Il mio colore
Racconto di Wanda Lamonica
Quando sono nata, mamma e papà hanno subito litigato per il mio nome. Allora nonna Delia mi ha preso in braccio e mi ha cantato la mia prima ninna nanna, coprendo le loro voci astiose con la sua melodia fatata. A lei non serviva un nome, per amarmi. E quando i miei genitori hanno deciso di chiamarmi Alba, lei ha continuato a chiamarmi Lulù.
Mamma è molto bella, è un’attrice di teatro. Nove mesi, dentro di lei, sono stati piuttosto complicati. A volte piangeva a singhiozzi, a volte rideva come se un rastrello di piume le scivolasse, a rallentatore, sui fianchi. A volte urlava e si disperava. E solo dopo capivo che stava recitando. Ma oggi mi chiedo se anche le notti in cui piangeva in bagno, in accappatoio e senza un copione in mano, stesse davvero provando una parte.

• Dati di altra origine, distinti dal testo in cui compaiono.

`src/rtl/pipe_pkg.sv`:
```
// Shared constants and width helpers for the elastic pipeline stage family.
package pipe_pkg;

  localparam int unsigned MAX_DEPTH = 8;

  function automatic int unsigned clog2(input int unsigned v);
    int unsigned r;
    r = 0;
    while ((32'd1 << r) < v) r++;
    return r;
  endfunction

  // Counter must represent 0..DEPTH+2*SKID_EN inclusive.
  function automatic int unsigned occ_width(input int unsigned depth, input int unsigned skid_en);
    return clog2(depth + 2 * skid_en + 1);
  endfunction

endpackage

```
`src/rtl/pipe_elastic_stage.sv`:
```
// One elastic register slot: a valid bit plus payload, with load, pop and clear control.
module pipe_elastic_stage #(
  parameter int unsigned       DATA_W     = 64,
  parameter logic [DATA_W-1:0] PRESET_VAL = '0
) (
  input  logic              clk,
  input  logic              srst,
  input  logic              load,
  input  logic              pop,
  input  logic              clear,
  input  logic [DATA_W-1:0] load_data,
  output logic              valid,
  output logic [DATA_W-1:0] data
);

  // Clear drops only the valid bit; payload keeps its last value.
  always_ff @(posedge clk) begin
    if (srst) begin
      valid <= 1'b0;
      data  <= PRESET_VAL;
    end else if (clear) begin
      valid <= 1'b0;
    end else if (load) begin
      valid <= 1'b1;
      data  <= load_data;
    end else if (pop) begin
      valid <= 1'b0;
    end
  end

endmodule

```
`src/rtl/pipe_stage_elastic.sv`:
```
// Chain of DEPTH elastic stages with optional 2-entry skid buffer, flush, stall and occupancy.
module pipe_stage_elastic
  import pipe_pkg::*;
#(
  parameter int unsigned       DATA_W     = 64,
  parameter int unsigned       DEPTH      = 2,
  parameter int unsigned       SKID_EN    = 1,
  parameter logic [DATA_W-1:0] PRESET_VAL = '0,
  localparam int unsigned      CNT_W      = occ_width(DEPTH, SKID_EN)
) (
  input  logic              clk,
  input  logic              srst,
  input  logic              en,
  input  logic              flush,
  input  logic              in_valid,
  output logic              in_ready,
  input  logic [DATA_W-1:0] in_data,
  output logic              out_valid,
  input  logic              out_ready,
  output logic [DATA_W-1:0] out_data,
  output logic [CNT_W-1:0]  occupancy
);

  logic                         go;
  logic [DEPTH-1:0]             v;
  logic [DEPTH:0]               vin;
  logic [DEPTH-1:0]             rdy;
  logic [DEPTH:0]               ld;
  logic [DEPTH:0][DATA_W-1:0]   dchain;
  logic                         sink_pop;
  logic                         in_fire;
  logic                         out_fire;

  assign go        = en & ~flush & ~srst;
  assign vin       = {v, in_valid};
  assign dchain[0] = in_data;

  // ld[i] loads stage i; ld[DEPTH] is the last stage draining into the sink.
  always_comb begin
    ld        = '0;
    rdy       = '0;
    ld[DEPTH] = sink_pop;
    for (int i = int'(DEPTH) - 1; i >= 0; i--) begin
      rdy[i] = ~v[i] | ld[i+1];
      ld[i]  = go & vin[i] & rdy[i];
    end
  end

  for (genvar i = 0; i < DEPTH; i++) begin : g_stage
    pipe_elastic_stage #(
      .DATA_W     (DATA_W),
      .PRESET_VAL (PRESET_VAL)
    ) u_stage (
      .clk       (clk),
      .srst      (srst),
      .load      (ld[i]),
      .pop       (ld[i+1]),
      .clear     (flush),
      .load_data (dchain[i]),
      .valid     (v[i]),
      .data      (dchain[i+1])
    );
  end

  assign in_ready = go & rdy[0];
  assign in_fire  = in_valid & in_ready;
  assign out_fire = out_valid & out_ready;

  if (SKID_EN != 0) begin : g_skid
    logic              m_v, s_v;
    logic [DATA_W-1:0] m_d, s_d;

    // Readiness toward the chain depends only on registered s_v, cutting out_ready -> in_ready.
    assign sink_pop  = go & v[DEPTH-1] & ~s_v;
    assign out_valid = en & ~srst & m_v;
    assign out_data  = m_d;

    always_ff @(posedge clk) begin
      if (srst) begin
        m_v <= 1'b0;
        s_v <= 1'b0;
        m_d <= PRESET_VAL;
        s_d <= PRESET_VAL;
      end else if (flush) begin
        m_v <= 1'b0;
        s_v <= 1'b0;
      end else if (en) begin
        if (out_fire) begin
          if (s_v) begin
            m_d <= s_d;
            s_v <= 1'b0;
          end else if (sink_pop) begin
            m_d <= dchain[DEPTH];
          end else begin
            m_v <= 1'b0;
          end
        end else if (sink_pop) begin
          if (m_v) begin
            s_v <= 1'b1;
            s_d <= dchain[DEPTH];
          end else begin
            m_v <= 1'b1;
            m_d <= dchain[DEPTH];
          end
        end
      end
    end
  end else begin : g_noskid
    assign out_valid = en & ~srst & v[DEPTH-1];
    assign out_data  = dchain[DEPTH];
    assign sink_pop  = out_fire;
  end

  always_ff @(posedge clk) begin
    if (srst || flush) begin
      occupancy <= '0;
    end else if (en) begin
      occupancy <= occupancy + CNT_W'(in_fire) - CNT_W'(out_fire);
    end
  end

endmodule

```
`config.mk`:
```
export PLATFORM = sky130hd
export DESIGN_NAME = pipe_stage_elastic
export DESIGN_NICKNAME = d
export VERILOG_FILES = /design/src/rtl/pipe_pkg.sv /design/src/rtl/pipe_elastic_stage.sv /design/src/rtl/pipe_stage_elastic.sv
export SDC_FILE = /design/constraint.sdc
export NUM_CORES = 1
export LEC_CHECK = 0
export ABC_AREA = 1
export BUFFER_PORTS_ARGS = -buffer_cell sky130_fd_sc_hd__buf_4
export CELL_PAD_IN_SITES_DETAIL_PLACEMENT = 2
export CELL_PAD_IN_SITES_GLOBAL_PLACEMENT = 2
export CORE_AREA = 2 2 139 276
export DETAILED_ROUTE_END_ITERATION = 12
export DIE_AREA = 0 0 141 278
export GPL_TIMING_DRIVEN = 0
export HOLD_SLACK_MARGIN = 0.06
export PLACE_DENSITY_LB_ADDON = 0.1
export SYNTH_ARGS = -nofsm -noshare
export SYNTH_HDL_FRONTEND = slang
export SYNTH_HIERARCHICAL = 1
export SYNTH_SLANG_ARGS = --single-unit
```
`constraint.sdc`:
```
create_clock -name clk -period 2.9 [get_ports clk]
set_clock_uncertainty 0.15 [all_clocks]
set_input_delay 0.58 -clock clk [delete_from_list [all_inputs] [get_ports clk]]
set_output_delay 0.58 -clock clk [all_outputs]
set_load 0.03 [all_outputs]
```
==> results of run 1 <==
placed cells by master, fill, tap and decap left out, drive strengths merged:
master  count
buf       231
nor2      520
a21oi       9
clkbuf     61
fa          1
dfxtp     263
nand3     193
o21ai      70
bufinv      4
clkinv      6
nand4       2
ha          2
inv       213
nand2     397
cell type report:
class                           count  area share
Inverter                          213      0.0561
Buffer                            117      0.0554
Sequential cell                   263       0.369
Timing Repair Buffer              138      0.0727
Multi-Input combinational cell   1194       0.343
Clock buffer                       37      0.0528
Tap cell                          459      0.0403
Clock inverter                     10      0.0105
state kept, by name, summed over array words and instances (netlist names):
signal,flops
g_skid.s_d,64
out_data,64
g_stage.u_stage/data,128
g_skid.s_v,1
g_stage.u_stage/valid,2
g_skid.m_v,1
occupancy,3
critical path: stages, from the launching register on:
cell     delay, ns
dfxtp_1       0.34
inv_1         0.09
o21ai_0       0.14
a21oi_2       0.26
nand2_1       0.12
ha_1          0.29
inv_1         0.04
ha_1          0.18
fa_1          0.39
inv_1         0.08
o21ai_0       0.07
a21oi_1       0.17
o21ai_0       0.10
a21oi_1       0.12
routing by layer:
| layer | part of all wire | vias to the layer above | GRT usage |
|---|---|---|---|
| met5 | 0 | - | 0 |
| met4 | 0.035 | 0 | 0.0731 |
| met3 | 0.025 | 52 | 0.0201 |
| met2 | 0.56 | 162 | 0.426 |
| met1 | 0.38 | 5465 | 0.217 |
| li1 | - | 5696 | - |
cell families (layout without fill, tap and decap cells):
group	after synthesis	count (layout)	synth area share
AOI/OAI and AO/OA	79	79	0.0337
adders and majority gates	3	3	0.00384
buffers and inverters	330	515	0.135
DFF	263	263	0.448
and+or+nand+nor	1112	1112	0.379
power by group:
| part | total, mW | switching (mW) | internal, mW |
|---|---|---|---|
| registers | 3.65 | 0.0124 | 3.63 |
| clock network | 3.66 | 1.50 | 2.16 |
| logic | 0.366 | 0.221 | 0.146 |
through the flow:
stage / setup TNS (ns) / std cells
3_3_place_gp: -0.184 / 2384
6_report: 0 / 2431
4_1_cts: 0 / 2431
3_5_place_dp: -0.381 / 2384
2_1_floorplan: 0 / 1787
5_1_grt: 0 / 2431
how the worst max path moves through the flow:
stage | slack [ns] | from | to | depth (start not counted)
2_1_floorplan | 0.06 | flush | occupancy[2]$_SDFFE_PP0P_ | 13
3_3_place_gp | -0.17 | flush | occupancy[2]$_SDFFE_PP0P_ | 14
3_5_place_dp | -0.26 | flush | occupancy[2]$_SDFFE_PP0P_ | 14
4_1_cts | 0.29 | g_skid.s_v$_SDFFE_PP0P_ | occupancy[2]$_SDFFE_PP0P_ | 13
5_1_grt | 0.03 | g_skid.s_v$_SDFFE_PP0P_ | occupancy[2]$_SDFFE_PP0P_ | 13
6_report | 0.29 | g_skid.s_v$_SDFFE_PP0P_ | occupancy[2]$_SDFFE_PP0P_ | 13
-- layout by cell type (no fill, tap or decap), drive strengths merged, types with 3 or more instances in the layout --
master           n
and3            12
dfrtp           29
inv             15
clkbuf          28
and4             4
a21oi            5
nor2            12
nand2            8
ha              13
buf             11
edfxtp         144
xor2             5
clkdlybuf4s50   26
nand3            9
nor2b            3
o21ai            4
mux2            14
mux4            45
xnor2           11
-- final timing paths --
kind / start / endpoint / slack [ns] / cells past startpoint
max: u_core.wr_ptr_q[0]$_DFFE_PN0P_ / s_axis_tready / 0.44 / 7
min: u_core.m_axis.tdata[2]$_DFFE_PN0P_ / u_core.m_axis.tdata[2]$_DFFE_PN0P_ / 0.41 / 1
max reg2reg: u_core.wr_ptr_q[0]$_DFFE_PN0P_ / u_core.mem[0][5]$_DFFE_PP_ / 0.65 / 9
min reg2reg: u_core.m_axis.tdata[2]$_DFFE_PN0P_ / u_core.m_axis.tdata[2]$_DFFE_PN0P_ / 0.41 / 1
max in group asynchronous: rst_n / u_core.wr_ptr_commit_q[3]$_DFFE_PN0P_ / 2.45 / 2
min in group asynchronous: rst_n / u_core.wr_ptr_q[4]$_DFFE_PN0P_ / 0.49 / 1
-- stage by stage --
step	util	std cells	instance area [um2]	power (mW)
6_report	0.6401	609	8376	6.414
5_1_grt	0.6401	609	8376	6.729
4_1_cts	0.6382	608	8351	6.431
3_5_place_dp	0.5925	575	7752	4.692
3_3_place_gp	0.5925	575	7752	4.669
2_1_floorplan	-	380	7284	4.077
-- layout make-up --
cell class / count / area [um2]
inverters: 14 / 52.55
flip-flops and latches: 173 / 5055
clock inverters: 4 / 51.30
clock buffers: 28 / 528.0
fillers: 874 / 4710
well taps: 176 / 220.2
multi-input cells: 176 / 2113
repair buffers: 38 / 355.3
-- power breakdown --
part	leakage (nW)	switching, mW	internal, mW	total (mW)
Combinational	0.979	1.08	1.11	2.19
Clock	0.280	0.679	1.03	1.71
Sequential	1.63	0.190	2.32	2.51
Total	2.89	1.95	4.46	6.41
<file path="config.mk">
export PLATFORM = sky130hd
export DESIGN_NAME = keyboard_fifo_wb_flat
export DESIGN_NICKNAME = d
export VERILOG_FILES = /design/src/rtl/keyboard_fifo_wb_if.sv /design/src/rtl/keyboard_fifo_wb.sv /design/src/flat_wrapper.sv
export SDC_FILE = /design/constraint.sdc
export NUM_CORES = 1
export LEC_CHECK = 0
export ABC_CLOCK_PERIOD_IN_PS = 6700
export BUFFER_PORTS_ARGS = -buffer_cell sky130_fd_sc_hd__buf_2
export CORE_MARGIN = 5
export CORE_UTILIZATION = 45
export CTS_CLUSTER_SIZE = 12
export DETAILED_ROUTE_END_ITERATION = 16
export GPL_TIMING_DRIVEN = 0
export SKIP_CTS_REPAIR_TIMING = 1
export SYNTH_ARGS = -nofsm -noshare
export SYNTH_HDL_FRONTEND = slang
export SYNTH_SLANG_ARGS = --single-unit
</file>
<file path="constraint.sdc">
create_clock -name wb_clk -period 6.7 [get_ports wb_clk]
set_input_delay 0.67 -clock wb_clk [delete_from_list [all_inputs] [get_ports wb_clk]]
set_output_delay 0.67 -clock wb_clk [all_outputs]
set_load 0.01 [all_outputs]
</file>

Ho i suoi stessi capelli biondi e la sua erre moscia. Ho l’armadio pieno di vestiti fucsia perché il fucsia è il suo colore preferito. Io non so ancora quale sia il mio colore preferito. Oggi compio 11 anni e anche la torta è fucsia. La detesto.
Nonna Delia mi ha regalato un diario. Ho deciso che ci voglio scrivere solo cose belle che non facciano stare in pensiero la mamma (tante bugie, insomma). Mi dispiacerebbe saperla triste per colpa mia. Però ho già un quaderno dove, invece, annoto tutti i miei segreti. Parlo di quando sono malinconica, di quando mi confido con Pezzapezza, la mia bambola di stoffa, dei momenti in cui mi alleno di nascosto in bagno, davanti allo specchio, con decine di scioglilingua, per tentare di togliermi una volta per sempre l’erre moscia. La detesto.
Papà fa l’architetto. Realizza disegni monotoni e tristi. È un uomo molto paziente e allegro. Quando mi racconta la sua giornata, prima di darmi il bacio della buonanotte, mi fa ridere così tanto che la mamma, dal salotto, ci dice di smetterla di fare i pagliacci.
Poi lui la raggiunge in camera da letto e da lì, li sento litigare per qualsiasi cosa. Mamma sa impostare bene la voce, prendere le giuste pause. Avrebbe successo anche mentre bisticcia, volendo. Peccato che il pubblico, qui, sia sempre e solo io e che lo spettacolo sia puntualmente penoso. Il mio papà risponde sempre con discorsi brevi, stentati. Forse è stanco. Forse le parole ci mettono un po’, a ricostruirsi, dopo che mamma gliele smonta regolarmente tutte.
Quando papà esce dalla camera, è un bambino sconfitto. Ma non come quando perde con me alle gare di solletico o a Sasso/carta/forbice. Esce con gli stessi occhi umidi di quando taglia gli anelli di cipolle da aggiungere ai panini unti e goduriosi che ci prepariamo le sere in cui la mamma non c’è. Oggi è il mio compleanno. Mamma e papà si sorridono tanto e si aiutano anche troppo, mentre sistemano i palloncini in giardino, per la mia festa, in un’armonia quasi surreale. Gli invitati li ha scelti la mamma. Alcuni bambini nemmeno li conosco. La festa è carina, tutto sommato. Ma quando mi si avvicina Stella-la-iella, la figlia antipatica del Dottore, la gioia mi finisce di colpo.
“Con chi andrai a stare, quando i tuoi genitori si separeranno?”
” Come ti salta in mente?” , le chiedo allibita.
” Me l’ha detto mio padre. Svegliati, ranocchia”.
Sento gelo nello stomaco ma non piango. Mi chiederanno di scegliere con chi andare a stare? A chi dei due voglio più bene? Io non so nemmeno qual è il mio colore preferito. Non so di certo come si divide un cuore. Sono confusa. Deve essere la verità, questa, perché mi sta facendo tanto male. Raggiungo nonna Delia, correndo. È seduta, ha il viso spento. Mi abbraccia, ha gli occhi dolci. Lei sa. Da sempre, lei sa.
Mi siedo sulle sue gambe. Mi culla.
“Nonna, nonna Delia, mettiti a cantare”.